UI for Exploring Data

This probably is not a Data API epic – rather it would come under the Data Explorer.

  • I want an interface to “sql style” query data
  • I want a filter interface into data
  • I want to download filtered data

Write API

When adding data I want to write new rows via the data API so that the new data is available via the API

  • ? do we also want a way to do bulk additions?


When creating a Data API I want a structured data store (e.g. relational database) so that I can power the Data API and have it be fast, efficient and reliable.


In CKAN 2 the bulk of this functionality is in the core extension ckanext-datastore:

In summary: the underlying storage is provided by a Postgres database. A dataset resource is mapped to a table in Postgres. There are no relations between tables (no foreign keys). A read and write API is provided by a thin Python wrapper around Postgres. Bulk data loading is provided in separate extensions.

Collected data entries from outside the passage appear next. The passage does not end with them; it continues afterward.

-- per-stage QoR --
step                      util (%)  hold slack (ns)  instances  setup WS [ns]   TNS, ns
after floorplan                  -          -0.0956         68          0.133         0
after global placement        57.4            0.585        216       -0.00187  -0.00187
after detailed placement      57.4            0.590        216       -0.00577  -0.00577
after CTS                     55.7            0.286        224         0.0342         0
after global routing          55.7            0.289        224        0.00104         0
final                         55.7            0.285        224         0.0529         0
[design/flow/design.v]
module olirmathi_rv32i(clk,RN,NPC,WB_OUT);
input clk;
input RN;
integer k;
wire  EX_MEM_COND ;
reg 
BR_EN;
reg[31:0] 
IF_ID_IR,
IF_ID_NPC;                                
reg[31:0] 
ID_EX_A,
ID_EX_B,
ID_EX_RD,
ID_EX_IMMEDIATE,
ID_EX_IR,ID_EX_NPC;      
reg[31:0] 
EX_MEM_ALUOUT,
EX_MEM_B,EX_MEM_IR;                        
parameter 
ADD=3'd0,
SUB=3'd1,
AND=3'd2,
OR=3'd3,
XOR=3'd4,
SLT=3'd5,
ADDI=3'd0,
SUBI=3'd1,
ANDI=3'd2,
ORI=3'd3,
XORI=3'd4,
LW=3'd0,
SW=3'd1,
BEQ=3'd0,
BNE=3'd1,
SLL=3'd0,
SRL=3'd1;
parameter 
AR_TYPE=7'd0,
M_TYPE=7'd1,
BR_TYPE=7'd2,
SH_TYPE=7'd3;
reg[31:0] 
MEM_WB_IR,
MEM_WB_ALUOUT,
MEM_WB_LDM;                      
output reg [31:0]WB_OUT,NPC;
reg [31:0]REG[0:31];                                               
reg [31:0]MEM[0:31];                                             
reg [31:0]DM[0:31];   
always @(posedge clk or posedge RN) begin
    if(RN) begin
    NPC<= 32'd0;
    BR_EN<= 1'd0; 
    REG[0] <= 32'h00000000;
    REG[1] <= 32'd1;
    REG[2] <= 32'd2;
    REG[3] <= 32'd3;
    REG[4] <= 32'd4;
    REG[5] <= 32'd5;
    REG[6] <= 32'd6;
    end
    else begin
    NPC <= BR_EN ? EX_MEM_ALUOUT : NPC +32'd1;
    BR_EN <= 1'd0;
    IF_ID_IR <=MEM[NPC];
    IF_ID_NPC <=NPC+32'd1;
    end
end
always @(posedge RN) begin
MEM[0] <= 32'h02208300;          
MEM[1] <= 32'h02209380;          
MEM[2] <= 32'h0230a400;          
MEM[3] <= 32'h02513480;          
MEM[4] <= 32'h0240c500;          
MEM[5] <= 32'h02415580;          
MEM[6] <= 32'h00520600;          
MEM[7] <= 32'h00209181;          
MEM[8] <= 32'h00208681;          
MEM[9] <= 32'h00f00002;          
MEM[25] <= 32'h00210700;          
end
always @(posedge clk) begin
ID_EX_A <= REG[IF_ID_IR[19:15]];
ID_EX_B <= REG[IF_ID_IR[24:20]];
ID_EX_RD <= REG[IF_ID_IR[11:7]];
ID_EX_IR <= IF_ID_IR;
ID_EX_IMMEDIATE <= {{20{IF_ID_IR[31]}},IF_ID_IR[31:20]};
ID_EX_NPC<=IF_ID_NPC;
end
always@(posedge clk) begin
EX_MEM_IR <=  ID_EX_IR;
case(ID_EX_IR[6:0])
AR_TYPE:begin
    if(ID_EX_IR[31:25]== 7'd1)begin
    case(ID_EX_IR[14:12])
    ADD:EX_MEM_ALUOUT <= ID_EX_A + ID_EX_B;
    SUB:EX_MEM_ALUOUT <= ID_EX_A - ID_EX_B;
    AND:EX_MEM_ALUOUT <= ID_EX_A & ID_EX_B;
    OR :EX_MEM_ALUOUT <= ID_EX_A | ID_EX_B;
    XOR:EX_MEM_ALUOUT <= ID_EX_A ^ ID_EX_B;
    SLT:EX_MEM_ALUOUT <= (ID_EX_A < ID_EX_B) ? 32'd1 : 32'd0;
    endcase
    end
    else begin
        case(ID_EX_IR[14:12])
        ADDI:EX_MEM_ALUOUT <= ID_EX_A + ID_EX_IMMEDIATE;
        SUBI:EX_MEM_ALUOUT <= ID_EX_A - ID_EX_IMMEDIATE;
        ANDI:EX_MEM_ALUOUT <= ID_EX_A & ID_EX_B;
        ORI:EX_MEM_ALUOUT  <= ID_EX_A | ID_EX_B;
        XORI:EX_MEM_ALUOUT <= ID_EX_A ^ ID_EX_B;
        endcase
    end
end
M_TYPE:begin
    case(ID_EX_IR[14:12])
    LW  :EX_MEM_ALUOUT <= ID_EX_A + ID_EX_IMMEDIATE;
    SW  :EX_MEM_ALUOUT <= ID_EX_IR[24:20] + ID_EX_IR[19:15];
    endcase
end
BR_TYPE:begin
    case(ID_EX_IR[14:12])
    BEQ:begin 
    EX_MEM_ALUOUT <= ID_EX_NPC+ID_EX_IMMEDIATE;
    BR_EN <= 1'd1 ? (ID_EX_IR[19:15] == ID_EX_IR[11:7]) : 1'd0;
end
BNE:begin 
    EX_MEM_ALUOUT <= ID_EX_NPC+ID_EX_IMMEDIATE;
    BR_EN <= (ID_EX_IR[19:15] != ID_EX_IR[11:7]) ? 1'd1 : 1'd0;
end
endcase
end
SH_TYPE:begin
case(ID_EX_IR[14:12])
SLL:EX_MEM_ALUOUT <= ID_EX_A << ID_EX_B;
SRL:EX_MEM_ALUOUT <= ID_EX_A >> ID_EX_B;
endcase
end
endcase
end
always@(posedge clk) begin
MEM_WB_IR <= EX_MEM_IR;
case(EX_MEM_IR[6:0])
AR_TYPE:MEM_WB_ALUOUT <=  EX_MEM_ALUOUT;
SH_TYPE:MEM_WB_ALUOUT <=  EX_MEM_ALUOUT;
M_TYPE:begin
case(EX_MEM_IR[14:12])
LW:MEM_WB_LDM <= DM[EX_MEM_ALUOUT];
SW:DM[EX_MEM_ALUOUT]<=REG[EX_MEM_IR[11:7]];
endcase
end
endcase
end
always@(posedge clk) begin
case(MEM_WB_IR[6:0])
AR_TYPE:begin 
WB_OUT<=MEM_WB_ALUOUT;
REG[MEM_WB_IR[11:7]]<=MEM_WB_ALUOUT;
end
SH_TYPE:begin
WB_OUT<=MEM_WB_ALUOUT;
REG[MEM_WB_IR[11:7]]<=MEM_WB_ALUOUT;
end
M_TYPE:begin
case(MEM_WB_IR[14:12])
LW:begin
WB_OUT<=MEM_WB_LDM;
REG[MEM_WB_IR[11:7]]<=MEM_WB_LDM;
end
endcase
end
endcase
end
endmodule
--- flow/run.sh ---
#!/bin/bash
# OpenROAD 26Q1-2900-gdf79404cd8, Yosys 0.63+post, stock flow scripts
make -C /OpenROAD-flow-scripts/flow DESIGN_CONFIG=/design/flow/config.mk WORK_HOME=/design/flow/orfs finish
--- flow/config.mk ---
export PLATFORM = sky130hd
export DESIGN_NAME = sha_aADDER
export DESIGN_NICKNAME = sha_aADDER
export VERILOG_FILES = /design/flow/design.v
export SDC_FILE = /design/flow/constraint.sdc
export NUM_CORES = 4
export LEC_CHECK = 1
export CORE_UTILIZATION = 40
--- flow/constraint.sdc ---
current_design sha_aADDER

set clk_period 15.0
set clk_io_pct 0.2

create_clock -name clk0 -period $clk_period

set non_clock_inputs [all_inputs -no_clocks]
set_input_delay [expr $clk_period * $clk_io_pct] -clock clk0 $non_clock_inputs
set_output_delay [expr $clk_period * $clk_io_pct] -clock clk0 [all_outputs]
--- flow/design.v ---
interface blockStoreIfc(input logic clk);
	logic writeValid;
	logic writeReady;
	logic [7:0] blockData;
	modport reader(
		input writeValid, input blockData,
		output writeReady
	);
endinterface
interface minerIfc(input logic clk);
	logic rst;
	logic resultValid;
	logic success;
	modport dut (
		input rst,
		output resultValid,
		output success
	);
endinterface
<file path="flow/config.mk">
export PLATFORM = sky130hd
export DESIGN_NAME = nonce_decoder
export DESIGN_NICKNAME = nonce_decoder
export VERILOG_FILES = /design/flow/design.v
export SDC_FILE = /design/flow/constraint.sdc
export NUM_CORES = 4
export LEC_CHECK = 1
export CORE_UTILIZATION = 30
</file>
<file path="flow/constraint.sdc">
current_design nonce_decoder

set clk_period 10.6
set clk_io_pct 0.2

create_clock -name clk0 -period $clk_period [get_ports {clk}]

set non_clock_inputs [all_inputs -no_clocks]
set_input_delay [expr $clk_period * $clk_io_pct] -clock clk0 $non_clock_inputs
set_output_delay [expr $clk_period * $clk_io_pct] -clock clk0 [all_outputs]
</file>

Implementing the 4 Components

Here's how CKAN 2 implements the four components described above:

  • Read API: is provided by an API wrapper around Postgres. This is written as a CKAN extension written in Python and runs in process in the CKAN instance.
    • Offers both classic Web API query and SQL queries.
    • Full text, cross field search is provided via Postgres and creating an index concatenating across fields.
    • Also includes a write API and functions to create tables
  • DataStore: a dedicated Postgres database (separate to the main CKAN database) with one table per resource.
  • Data Load: provided by either DataPusher (default) or XLoader. More details below.
    • Utilize the CKAN jobs system to load data out of band
    • Some reporting integrated into UI
    • Supports tabular data (CSV or Excel) : this converts CSV or Excel into data that can be loaded into the Postgres DB.
  • Bulk Export: you can bulk download via the extension using the dump functionality
    • Note however this will have problems with large resources either timing out or hanging the server

Read API

The CKAN DataStore extension provides an ad-hoc database for storage of structured data from CKAN resources.

See the DataStore extension:

Datastore API

Making Datastore API requests

Example: Create a DataStore table

curl -X POST \
	-H "Authorization: {YOUR-API-KEY}" \
	-d '{ "resource": {"package_id": "{PACKAGE-ID}"}, "fields": [ {"id": "a"}, {"id": "b"} ] }'

Data Load

See Load page.


Implemented as a separate Postgres Database.

What Issues are there?

Sharp Edges

  • connection between MetaStore (main CKAN objects DB) and DataStore is not always well maintained e.g, if I call “purge_dataset” action, it will remove stuff from MetaStore but it won’t delete a table from DataStore. This does not break UX but your DataStore DB raises in size and you might have junk tables with lots of data.

DataStore (Data API)

  • One table per resource and no way to join across resources
  • Indexes are auto-created and no way to customize per resource. This can lead to issues on loading large datasets.
  • No API gateway (i.e. no way to control DDOS’ing, to do rate limiting etc)
  • SQL queries not working (with private datasets)


Following the general next gen microservices approach, the Data API is separated into distinct microservices.

Read API

Approach: Refactor current DataStore API into a standalone microservice. Key point would be to break out permissioning. Either via a call out to separate permissioning service or a simple JWT approach where capability is baked in.

Status: In Progress (RFC) - see

Data Load

Implemented via AirCan. See Load page.


Back onto Postgres by default just like CKAN 2. May also explore using other backends esp from Cloud Providers e.g. BigQuery or AWS RedShift etc.